The technology is surprisingly simple, involving three radio-controlled electrodes and (of course) a rat. Rats sense touch through sensors in their whiskers. These sensors help steer them away from obstacles. The region of the rat's brain responsible for these sensations is the somatosensory cortex. Two electrode patches are implanted in the cortex, one to stimulate the right set of whiskers, and one to stimulate the left. Activated by remote controls, these patches steer the rat in one direction or the other. The third electrode is placed in the rat's medial forebrain bundle (MFB). The MFB is believed to be an emotional controller, responsible for the senses of motivation and reward in rats.
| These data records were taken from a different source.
This design comes from an exercise in tuning for small area, a short achievable clock period and few clock cycles on the open sky130 flow, not from production work.
At most, simulation tests tie the RTL to the original design; equivalence was not proved.
No activity file was given, so power comes from the tool's default toggle rates.

## lane 1
Design div, start of the top module:
module div (
    input wire clk,
    input wire rst_n,
    input wire [32-1:0] dividend_i,
    input wire [32-1:0] divisor_i,
    input wire                       start_i,
    input wire                       ctrl_ready_i,
    input wire [                3:0] op_i,
    output wire [32-1:0] result_o,
    output reg                        busy_o,
    output reg                        valid_o
);
==> module div, before the edit <==
module div (
    input wire clk,
    input wire rst_n,
    input wire [32-1:0] dividend_i,
    input wire [32-1:0] divisor_i,
    input wire                       start_i,
    input wire                       ctrl_ready_i,
    input wire [                3:0] op_i,
    output wire [32-1:0] result_o,
    output reg                        busy_o,
    output reg                        valid_o
);
    localparam [2:0] S_IDLE = 3'd0, S_PREP = 3'd1, S_ITER = 3'd2, S_FIN = 3'd3, S_FIX = 3'd4;
    reg  [2:0] state;
    reg [31:0] r;       
    reg [31:0] x;       
    reg [31:0] q;       
    reg  [4:0] cnt;
    reg  [4:0] pa, pb;  
    reg        sa, sb;  
    reg        is_rem, is_div;
    reg        eq_r, bz_r;
    function automatic [4:0] msb32(input [31:0] v);
        reg [7:0] nz;
        reg [1:0] p [0:7];
        reg [2:0] g;
        integer i;
        begin
            for (i = 0; i < 8; i = i + 1) begin
                nz[i]   = |v[4*i+:4];
                p[i][1] = v[4*i+3] | v[4*i+2];
                p[i][0] = v[4*i+3] | (~v[4*i+2] & v[4*i+1]);
            end
            g[2] = |nz[7:4];
            g[1] = g[2] ? (nz[7] | nz[6]) : (nz[3] | nz[2]);
            g[0] = g[2] ? (nz[7] | (~nz[6] & nz[5])) : (nz[3] | (~nz[2] & nz[1]));
            msb32 = {g, p[g]};
        end
    endfunction
    wire        sgn_i = op_i[0] | op_i[2];
    wire        sa_i  = sgn_i & dividend_i[31];
    wire        sb_i  = sgn_i & divisor_i[31];
    wire [31:0] a_m   = dividend_i ^ {32{sa_i}};    
    wire [31:0] b_m   = divisor_i ^ {32{sb_i}};     
    wire        cin = ~sb | (sa & (state == S_PREP));
    wire [32:0] sum = {1'b0, r} + {1'b0, x} + {32'd0, cin};
    wire        cout = sum[32];
    wire        prep = (state == S_PREP);
    wire [31:0] inc_in = prep ? r : (is_rem ? (r ^ {32{sa}}) : ~q);
    wire        inc_c  = (prep | is_rem) ? sa : 1'b1;
    wire [31:0] inc_out = inc_in + {31'd0, inc_c};
    wire [5:0] kk = {1'b0, pa} + {5'd0, sa} - {1'b0, pb};
    wire [4:0] k  = kk[4:0];
    reg  [31:0] x_init;
    always @(*) begin
        x_init = x;
        if (k[0]) x_init = {x_init[30:0], {1{~sb}}};
        if (k[1]) x_init = {x_init[29:0], {2{~sb}}};
        if (k[2]) x_init = {x_init[27:0], {4{~sb}}};
        if (k[3]) x_init = {x_init[23:0], {8{~sb}}};
        if (k[4]) x_init = {x_init[15:0], {16{~sb}}};
    end
    wire bz = ~sb & (&x);                           
    wire lt = ~cout;
    wire eq = ~sb & (&sum[31:0]);                   
    assign result_o = q;
    always @(posedge clk) begin
        if (!rst_n) begin
            state   <= S_IDLE;
            busy_o  <= 1'b0;
            valid_o <= 1'b0;
        end else begin
            case (state)
                S_IDLE: begin
                    r      <= a_m;
                    x      <= ~b_m;
                    pa     <= msb32(a_m);
                    pb     <= msb32(b_m | {31'd0, sb_i});
                    sa     <= sa_i;
                    sb     <= sb_i;
                    is_rem <= op_i[2] | op_i[3];
                    is_div <= op_i[0] | op_i[1];
                    if (ctrl_ready_i) begin
                        valid_o <= 1'b0;
                        if (start_i) begin
                            state  <= S_PREP;
                            busy_o <= 1'b1;
                        end
                    end
                end
                S_PREP: begin
                    r    <= inc_out;
                    x    <= x_init;
                    cnt  <= k;
                    q    <= is_rem ? inc_out : {32{bz}};
                    eq_r <= eq;
                    bz_r <= bz;
                    if (bz | lt) begin
                        if (sa & (is_rem | ~sb)) begin
                            state <= S_FIX;
                        end else begin
                            state   <= S_IDLE;
                            busy_o  <= 1'b0;
                            valid_o <= 1'b1;
                        end
                    end else begin
                        state <= S_ITER;
                    end
                end
                S_ITER: begin
                    if (cout) r <= sum[31:0];
                    q   <= {q[30:0], cout};
                    x   <= {1'b1, x[31:1]};
                    cnt <= cnt - 5'd1;
                    if (cnt == 5'd0) begin
                        if (is_rem | (is_div & (sa ^ sb))) begin
                            state <= S_FIN;
                        end else begin
                            state   <= S_IDLE;
                            busy_o  <= 1'b0;
                            valid_o <= 1'b1;
                        end
                    end
                end
                S_FIX: begin
                    if (eq_r) q <= {32{~is_rem}};
                    else      q <= is_rem ? inc_out : {32{bz_r}};
                    state   <= S_IDLE;
                    busy_o  <= 1'b0;
                    valid_o <= 1'b1;
                end
                default: begin   
                    q       <= inc_out;
                    state   <= S_IDLE;
                    busy_o  <= 1'b0;
                    valid_o <= 1'b1;
                end
            endcase
        end
    end
endmodule
make LEC_CHECK=0 ABC_AREA=1 CAP_MARGIN=20 CORE_MARGIN=2 CORE_UTILIZATION=40 PLACE_DENSITY=0.65 SETUP_SLACK_MARGIN=4.5 SLEW_MARGIN=20 finish   # period 8.0 ns
run.sh (not shown) runs the stock make flow with config.mk's settings and CLKGATE_MAP_FILE= SYNTH_SCRIPT=/design/flow/synth_recipe.tcl, a recipe that flattens the netlist after the stock synthesis.
Testbench counts of lane 1, summed over its fixed seeds: cycles 63,313.
Input-level comparison between lane 2 and lane 1:
--- a/flow/design.v
+++ b/flow/design.v
@@ -44,10 +44,12 @@
     wire [31:0] b_m   = divisor_i ^ {32{sb_i}};     
     wire        cin = ~sb | (sa & (state == S_PREP));
-    wire [32:0] sum = {1'b0, r} + {1'b0, x} + {32'd0, cin};
+    wire [32:0] sum;
     wire        cout = sum[32];
+    add32 u_add (.a(r), .b(x), .ci(cin), .s(sum));
     wire        prep = (state == S_PREP);
     wire [31:0] inc_in = prep ? r : (is_rem ? (r ^ {32{sa}}) : ~q);
     wire        inc_c  = (prep | is_rem) ? sa : 1'b1;
-    wire [31:0] inc_out = inc_in + {31'd0, inc_c};
+    wire [31:0] inc_out;
+    inc32 u_inc (.a(inc_in), .ci(inc_c), .s(inc_out));
     wire [5:0] kk = {1'b0, pa} + {5'd0, sa} - {1'b0, pb};
     wire [4:0] k  = kk[4:0];
@@ -140,2 +142,45 @@
     end
 endmodule
+module add32 (
+    input  wire [31:0] a,
+    input  wire [31:0] b,
+    input  wire        ci,
+    output wire [32:0] s
+);
+    reg [31:0] g [0:5];
+    reg [31:0] p [0:5];
+    integer l, i;
+    always @(*) begin
+        g[0] = a & b;
+        p[0] = a ^ b;
+        g[0][0] = g[0][0] | (p[0][0] & ci);
+        for (l = 0; l < 5; l = l + 1) begin
+            g[l+1] = g[l];
+            p[l+1] = p[l];
+            for (i = 0; i < 32; i = i + 1)
+                if ((i >> l) & 1) begin
+                    g[l+1][i] = g[l][i] | (p[l][i] & g[l][((i >> l) << l) - 1]);
+                    p[l+1][i] = p[l][i] & p[l][((i >> l) << l) - 1];
+                end
+        end
+    end
+    assign s = {g[5][31], (a ^ b) ^ {g[5][30:0], ci}};
+endmodule
+module inc32 (
+    input  wire [31:0] a,
+    input  wire        ci,
+    output wire [31:0] s
+);
+    reg [31:0] t [0:5];
+    integer l, i;
+    always @(*) begin
+        t[0] = a;
+        t[0][0] = a[0] & ci;
+        for (l = 0; l < 5; l = l + 1) begin
+            t[l+1] = t[l];
+            for (i = 0; i < 32; i = i + 1)
+                if ((i >> l) & 1) t[l+1][i] = t[l][i] & t[l][((i >> l) << l) - 1];
+        end
+    end
+    assign s = a ^ {t[5][30:0], ci};
+endmodule
### Flow results
[compare] base=lane 1 new=lane 2: design internal power grew by 3.2%, required time of the worst setup path grew by 120 ps, area taken by flip-flops and latches held steady, remaining max-slew budget at the tightest pin shrank by 21 points, setup slack shrank by 340 ps.
Lane 2 has maximum fanout along the worst path below what lane 1 had.
Going from lane 1 to lane 2, die area decreased by 9.6% relative to the old numbers; final cell count decreased by about 11% relative to the old numbers; first-iteration detailed-routing DRC count increased by 90 relative to the old numbers.
Function not checked in lane 2: the RTL went through the layout flow alone.

========
## run A
div, a different RTL version from the one above (not shown whole).
Size: about 2100 cells after synthesis, ~120 flip-flops, ~110 I/O pins, about 13000 um^2 of cells after synthesis.
==> module div, before the edit <==
module div (
    input wire clk,
    input wire rst_n,
    input wire [32-1:0] dividend_i,
    input wire [32-1:0] divisor_i,
    input wire                       start_i,
    input wire                       ctrl_ready_i,
    input wire [                3:0] op_i,
    output wire [32-1:0] result_o,
    output reg                        busy_o,
    output reg                        valid_o
);
    localparam [1:0] S_IDLE = 2'd0, S_PREP = 2'd1, S_ITER = 2'd2, S_FIN = 2'd3;
    reg  [1:0] state;
    reg [31:0] r;       
    reg [31:0] x;       
    reg [31:0] q;       
    reg  [4:0] cnt;
    reg  [4:0] pa, pb;  
    reg        sa, sb;  
    reg        is_rem;   
    reg        cin;      
    function automatic [4:0] msb32(input [31:0] v);
        reg [7:0] nz;
        reg [1:0] p [0:7];
        reg [2:0] g;
        integer i;
        begin
            for (i = 0; i < 8; i = i + 1) begin
                nz[i]   = |v[4*i+:4];
                p[i][1] = v[4*i+3] | v[4*i+2];
                p[i][0] = v[4*i+3] | (~v[4*i+2] & v[4*i+1]);
            end
            g[2] = |nz[7:4];
            g[1] = g[2] ? (nz[7] | nz[6]) : (nz[3] | nz[2]);
            g[0] = g[2] ? (nz[7] | (~nz[6] & nz[5])) : (nz[3] | (~nz[2] & nz[1]));
            msb32 = {g, p[g]};
        end
    endfunction
    wire        sgn_i = op_i[0] | op_i[2];
    wire        sa_i  = sgn_i & dividend_i[31];
    wire        sb_i  = sgn_i & divisor_i[31];
    wire [31:0] a_m   = dividend_i ^ {32{sa_i}};    
    wire [31:0] b_m   = divisor_i ^ {32{sb_i}};     
    wire [32:0] sum;
    wire        cout = sum[32];
    add32 u_add (.a(r), .b(x), .ci(cin), .s(sum));
    wire        prep = (state == S_PREP);
    wire [31:0] inc_in = prep ? r : (is_rem ? (r ^ {32{sa}}) : ~q);
    wire        inc_c  = (prep | is_rem) ? sa : 1'b1;
    wire [31:0] inc_out;
    inc32 u_inc (.a(inc_in), .ci(inc_c), .s(inc_out));
    wire [5:0] kk = {1'b0, pa} - {1'b0, pb};
    wire [4:0] k  = kk[4:0];
    reg  [31:0] x_init;
    always @(*) begin
        x_init = x;
        if (k[0]) x_init = {x_init[30:0], {1{~sb}}};
        if (k[1]) x_init = {x_init[29:0], {2{~sb}}};
        if (k[2]) x_init = {x_init[27:0], {4{~sb}}};
        if (k[3]) x_init = {x_init[23:0], {8{~sb}}};
        if (k[4]) x_init = {x_init[15:0], {16{~sb}}};
    end
    wire bz = ~sb & (&x);                           
    wire lt = ~cout;
    wire early = bz | ((sa & ~sb) ? kk[5] : lt);
    assign result_o = q;
    always @(posedge clk) begin
        if (!rst_n) begin
            state   <= S_IDLE;
            busy_o  <= 1'b0;
            valid_o <= 1'b0;
        end else begin
            case (state)
                S_IDLE: begin
                    if (ctrl_ready_i) begin
                        valid_o <= 1'b0;
                        if (start_i) begin
                            state  <= S_PREP;
                            busy_o <= 1'b1;
                        end
                    end
                end
                S_PREP: begin
                    if (early) begin
                        if (sa & is_rem) begin
                            state <= S_FIN;
                        end else begin
                            state   <= S_IDLE;
                            busy_o  <= 1'b0;
                            valid_o <= 1'b1;
                        end
                    end else begin
                        state <= S_ITER;
                    end
                end
                S_ITER: begin
                    if (cnt == 5'd0) begin
                        if (is_rem | (sa ^ sb)) begin
                            state <= S_FIN;
                        end else begin
                            state   <= S_IDLE;
                            busy_o  <= 1'b0;
                            valid_o <= 1'b1;
                        end
                    end
                end
                default: begin   
                    state   <= S_IDLE;
                    busy_o  <= 1'b0;
                    valid_o <= 1'b1;
                end
            endcase
        end
    end
    always @(posedge clk) begin
        pa <= sa_i ? msb32({~dividend_i[30:0], 1'b1}) : msb32(dividend_i);
        pb <= sb_i ? msb32(~divisor_i | 32'd1) : msb32(divisor_i);
        case (state)
            S_IDLE:  x <= ~b_m;
            S_PREP:  x <= x_init;
            default: x <= {1'b1, x[31:1]};
        endcase
        cnt <= (state == S_PREP) ? k : cnt - 5'd1;
        cin <= (state == S_IDLE) ? (sa_i | ~sb_i) : ~sb;
        case (state)
            S_IDLE: begin
                r      <= a_m;
                sa     <= sa_i;
                sb     <= sb_i;
                is_rem <= op_i[2] | op_i[3];
            end
            S_PREP: begin
                r <= inc_out;
                q <= is_rem ? inc_out : {32{bz}};
            end
            S_ITER: begin
                if (cout) r <= sum[31:0];
                q <= {q[30:0], cout};
            end
            default: begin   
                q <= inc_out;
            end
        endcase
    end
endmodule
export LEC_CHECK = 0
export ABC_AREA = 1
export CAP_MARGIN = 20
export CORE_MARGIN = 2
export CORE_UTILIZATION = 50
export CTS_BUF_LIST = sky130_fd_sc_hd__clkbuf_8
export PLACE_DENSITY = 0.65
export SETUP_SLACK_MARGIN = 4.75
export SLEW_MARGIN = 20
create_clock -name core_clock -period 8.0 [get_ports {clk}]
standard.sh (not shown) runs the stock make flow with config.mk's settings and CLKGATE_MAP_FILE= SYNTH_SCRIPT=/design/flow/synth_recipe.tcl, a recipe that flattens the netlist after the stock synthesis.
==> flow/flow/run.sh <==
#!/bin/bash
# The standard layout (the standard.sh, standard synthesis included),
# with the port buffers that ORFS inserts before global placement made
# from sky130_fd_sc_hd__buf_1 instead of the library's pick.
set -euo pipefail
export BUFFER_PORTS_ARGS="-buffer_cell sky130_fd_sc_hd__buf_1"
bash standard.sh > standard.log 2>&1
Here is what was changed in the inputs of run B compared with run A.
diff --git a/flow/design.v b/flow/design.v
--- a/flow/design.v
+++ b/flow/design.v
@@ -48,22 +48,22 @@
     wire        prep = (state == S_PREP);
     wire [31:0] inc_in = prep ? r : (is_rem ? (r ^ {32{sa}}) : ~q);
     wire        inc_c  = (prep | is_rem) ? sa : 1'b1;
     wire [31:0] inc_out;
     inc32 u_inc (.a(inc_in), .ci(inc_c), .s(inc_out));
-    wire [5:0] kk = {1'b0, pa} - {1'b0, pb};
+    wire [5:0] kk = {1'b0, pa} + {5'd0, sa} - {1'b0, pb};
     wire [4:0] k  = kk[4:0];
     reg  [31:0] x_init;
     always @(*) begin
         x_init = x;
         if (k[0]) x_init = {x_init[30:0], {1{~sb}}};
         if (k[1]) x_init = {x_init[29:0], {2{~sb}}};
         if (k[2]) x_init = {x_init[27:0], {4{~sb}}};
         if (k[3]) x_init = {x_init[23:0], {8{~sb}}};
         if (k[4]) x_init = {x_init[15:0], {16{~sb}}};
     end
-    wire bz = ~sb & (&x);                           
+    wire bz = ~sb & (pb == 5'd0) & x[0];
     wire lt = ~cout;
     wire early = bz | ((sa & ~sb) ? kk[5] : lt);
     assign result_o = q;
     always @(posedge clk) begin
         if (!rst_n) begin
@@ -112,12 +112,12 @@
                 end
             endcase
         end
     end
     always @(posedge clk) begin
-        pa <= sa_i ? msb32({~dividend_i[30:0], 1'b1}) : msb32(dividend_i);
-        pb <= sb_i ? msb32(~divisor_i | 32'd1) : msb32(divisor_i);
+        pa <= msb32(a_m);
+        pb <= msb32(b_m | {31'd0, sb_i});
         case (state)
             S_IDLE:  x <= ~b_m;
             S_PREP:  x <= x_init;
             default: x <= {1'b1, x[31:1]};
         endcase
Findings:
- Per the comparison of run B with run A, share of the core filled with cells in the final layout went up 1.6 points; total wire length went down about 10%; via count went down about 6.6%.
- Area: run B vs run A -> run B smaller
- Run A → run B: leakage power -1.2%; fraction of the mapped netlist area in compound gates fell 0.95 points; multi-input logic area fell 6.3%.
- Going from run A to run B, fraction of the yosys area taken by sequential cells climbed 1.3 points; final cell count shows a reduction of 106; half-perimeter wire length of the detailed placement result decreased by 4.7 mm relative to the old numbers; power spent charging and discharging nets decreased 4.6%; peak supply drop decreased by 10% relative to the old numbers.
- Relative to run A, clock skew has gone down in run B.
- [run B] final-layout non-clock buffer area share rose 1.7 points relative to run A
Testbench counts of run B, summed over its fixed seeds: cycles 63,187.
For run A, only the layout was checked, not whether the RTL still works.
This electrode is activated via remote when the rat is successfully steered to its destination.¹

It is an unconventional twist on animal training. Rather than physically guiding an animal with blinders, bits, spurs, or yokes, the scientists overseeing this project steer the animal by transmitting illusory internal signals into the brain. Likewise, rather than rewarding the animal with a biscuit, a fish, or a dangling carrot, the scientists in question are transmitting the illusion or reward directly into the animal's brain.

The potential uses for this are varied. Robo-rats could be used on rescue missions, bringing food and provisions to people trapped beneath rubble. Equipped with remote cameras or microphones, rats could be used for espionage. Moreover, Dr. Sanjiv Talwar, the leader of ratbot research at the State University of New York Downstate Medical Center in Brooklyn, asserts that the technology can be used on other animals. "...Birds, for example," says Talwar. "So you could have a carrier that can do anything you want."²

This technology is also a potential stepping stone to future breakthroughs in prosthetics. In the future, perhaps artificial limbs with some tactile abilities would be able to transmit sense of pressure or touch to electrodes in the brains of amputees or paralysis victims. Perhaps signals could even be sent back from the brain in kind, allowing control of such false limbs. Indeed, Dr. Steve M. Potter of the Laboratory for Neuroengineering in Georgia Tech has already devised a metal robot whose processor consists of a mass of living rat neurons grown over a bundle of electrodes. The neurons are able to respond to light taken in by the robot's electronic sensors, and the robot is able to respond to movement impulses from the living, biological neurons, turning its wheels.³

Although rescue and intelligence gathering are the most commonly proposed uses for this new technology, there are concerns that this technology is unethical or could be abused. Some fear that larger animals could be forced into use as minesweepers. Others fear the implications for free will in animals and even humans. "Are we going to see people who are terrorists or people who are soldiers programmed to do things they wouldn't normally do?" asks Art Caplan, the director of the University of Pennsylvania's center for Bioethics.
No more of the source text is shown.